What is being asked:
Begin at the top of the records and copy each line exactly. The line containing "localparam int unsigned BIT_W" is the last one to include.

Records shown:
▬▬▬▬▬▬▬▬▬▬

<file path="src/page_bitmap_allocator_defines.svh">
// Assertion macros shared by the page bitmap allocator RTL.
// Expects signals named clk and rst_n in the including module.
`ifndef PAGE_BITMAP_ALLOCATOR_DEFINES_SVH
`define PAGE_BITMAP_ALLOCATOR_DEFINES_SVH

// Same-cycle implication, disabled while in reset.
`define PBA_ASSERT_SAME(label, ante, cons, msg) \
  label: assert property (@(posedge clk) disable iff (!rst_n) (ante) |-> (cons)) \
    else $error(msg);

// Next-cycle implication, disabled while in reset.
`define PBA_ASSERT_NEXT(label, ante, cons, msg) \
  label: assert property (@(posedge clk) disable iff (!rst_n) (ante) |=> (cons)) \
    else $error(msg);

`endif

</file>
<file path="src/pba_pkg.sv">
// Package for the page bitmap allocator: sizes, op and status codes, shared types.
// No dependencies.
`timescale 1ns / 1ps

package pba_pkg;

  localparam int unsigned PAGE_COUNT = 1048576;
  localparam int unsigned PAGE_SHIFT = 12;

  localparam int unsigned PAGE_W     = 20;
  localparam int unsigned BIT_W      = 6;
  localparam int unsigned WORD_W     = PAGE_W - BIT_W;
  localparam int unsigned GROUP_W    = WORD_W - BIT_W;
  localparam int unsigned CHUNK_W    = GROUP_W - 5;
  localparam int unsigned MAP_WORDS  = 1 << WORD_W;
  localparam int unsigned GROUPS     = 1 << GROUP_W;
  localparam int unsigned LINE_W     = 64;
  localparam int unsigned ADDR_W     = 32;
  localparam int unsigned RESERVED_W = 21;

  localparam logic [RESERVED_W-1:0] RESERVED_RESET = 21'h500;

  typedef enum logic [1:0] {
    OP_REGION = 2'd0,
    OP_ALLOC  = 2'd1,
    OP_FREE   = 2'd2,
    OP_NOP    = 2'd3
  } op_t;

  localparam logic [1:0] STATUS_OK          = 2'd0;
  localparam logic [1:0] STATUS_NO_MEM      = 2'd1;
  localparam logic [1:0] STATUS_DOUBLE_FREE = 2'd2;

  // Clamped page range of one region add; valid only when ok is set.
  typedef struct packed {
    logic              ok;
    logic [PAGE_W-1:0] first_page;
    logic [PAGE_W-1:0] last_page;
  } region_t;

  // Lowest set bit: {found, index}.
  function automatic logic [BIT_W:0] ffs64(input logic [LINE_W-1:0] v);
    logic [BIT_W:0] r;
    r = '0;
    for (int i = LINE_W - 1; i >= 0; i--) begin
      if (v[i]) r = {1'b1, BIT_W'(i)};
    end
    return r;
  endfunction

endpackage

</file>
<file path="src/pba_region_prep.sv">
// Four-stage pipeline turning a byte region into a clamped page range.
// Depends on pba_pkg.
`timescale 1ns / 1ps

module pba_region_prep (
  input  logic                             clk,
  input  logic                             rst_n,
  input  logic                             start,
  input  logic [pba_pkg::ADDR_W-1:0]       base,
  input  logic [pba_pkg::ADDR_W-1:0]       length,
  input  logic [pba_pkg::RESERVED_W-1:0]   bnd,
  output logic                             done,
  output pba_pkg::region_t                 region
);
  import pba_pkg::*;

  localparam int unsigned AW = ADDR_W + 1;   // rounded base keeps its carry
  localparam int unsigned EW = ADDR_W + 2;   // end page can pass 2^(AW-SHIFT)
  localparam logic [AW-1:0] ALIGN_MASK = AW'((64'd1 << PAGE_SHIFT) - 64'd1);
  localparam logic [EW-1:0] PAGE_LIMIT = EW'(PAGE_COUNT);

  logic              v1_r, v2_r, v3_r, done_r;
  logic [AW-1:0]     aligned_r;
  logic [ADDR_W-1:0] base_r, len_r, rem_r;
  logic [AW-1:0]     start_r;
  logic [EW-1:0]     end_r, lo_r;
  logic [RESERVED_W-1:0] bnd_r;
  region_t           region_r;

  logic [AW-1:0]     adj;
  logic [EW-1:0]     lo_nxt, hi, hi_m1;

  assign adj    = aligned_r - {1'b0, base_r};
  assign lo_nxt = ({1'b0, start_r} > EW'(bnd_r)) ? {1'b0, start_r} : EW'(bnd_r);
  assign hi     = (end_r < PAGE_LIMIT) ? end_r : PAGE_LIMIT;
  assign hi_m1  = hi - EW'(1);

  always_ff @(posedge clk) begin
    if (!rst_n) begin
      v1_r   <= 1'b0;
      v2_r   <= 1'b0;
      v3_r   <= 1'b0;
      done_r <= 1'b0;
    end else begin
      v1_r   <= start;
      v2_r   <= v1_r;
      v3_r   <= v2_r;
      done_r <= v3_r;
    end
    // stage 1: round base up to a page
    if (start) begin
      aligned_r <= ({1'b0, base} + ALIGN_MASK) & ~ALIGN_MASK;
      base_r    <= base;
      len_r     <= length;
      bnd_r     <= bnd;
    end
    // stage 2: whole pages left after rounding
    if (v1_r) begin
      rem_r   <= (len_r > adj[ADDR_W-1:0]) ? len_r - adj[ADDR_W-1:0] : '0;
      start_r <= aligned_r >> PAGE_SHIFT;
    end
    // stage 3: end page and lower clamp
    if (v2_r) begin
      end_r <= {1'b0, start_r} + EW'(rem_r >> PAGE_SHIFT);
      lo_r  <= lo_nxt;
    end
    // stage 4: upper clamp and emptiness check
    if (v3_r) begin
      region_r.ok         <= lo_r < hi;
      region_r.first_page <= lo_r[PAGE_W-1:0];
      region_r.last_page  <= hi_m1[PAGE_W-1:0];
    end
  end

  assign done   = done_r;
  assign region = region_r;

endmodule

</file>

▬▬▬▬▬▬▬▬▬▬

Answer box:
<file path="src/page_bitmap_allocator_defines.svh">
// Assertion macros shared by the page bitmap allocator RTL.
// Expects signals named clk and rst_n in the including module.
`ifndef PAGE_BITMAP_ALLOCATOR_DEFINES_SVH
`define PAGE_BITMAP_ALLOCATOR_DEFINES_SVH

// Same-cycle implication, disabled while in reset.
`define PBA_ASSERT_SAME(label, ante, cons, msg) \
  label: assert property (@(posedge clk) disable iff (!rst_n) (ante) |-> (cons)) \
    else $error(msg);

// Next-cycle implication, disabled while in reset.
`define PBA_ASSERT_NEXT(label, ante, cons, msg) \
  label: assert property (@(posedge clk) disable iff (!rst_n) (ante) |=> (cons)) \
    else $error(msg);

`endif

</file>
<file path="src/pba_pkg.sv">
// Package for the page bitmap allocator: sizes, op and status codes, shared types.
// No dependencies.
`timescale 1ns / 1ps

package pba_pkg;

  localparam int unsigned PAGE_COUNT = 1048576;
  localparam int unsigned PAGE_SHIFT = 12;

  localparam int unsigned PAGE_W     = 20;
  localparam int unsigned BIT_W      = 6;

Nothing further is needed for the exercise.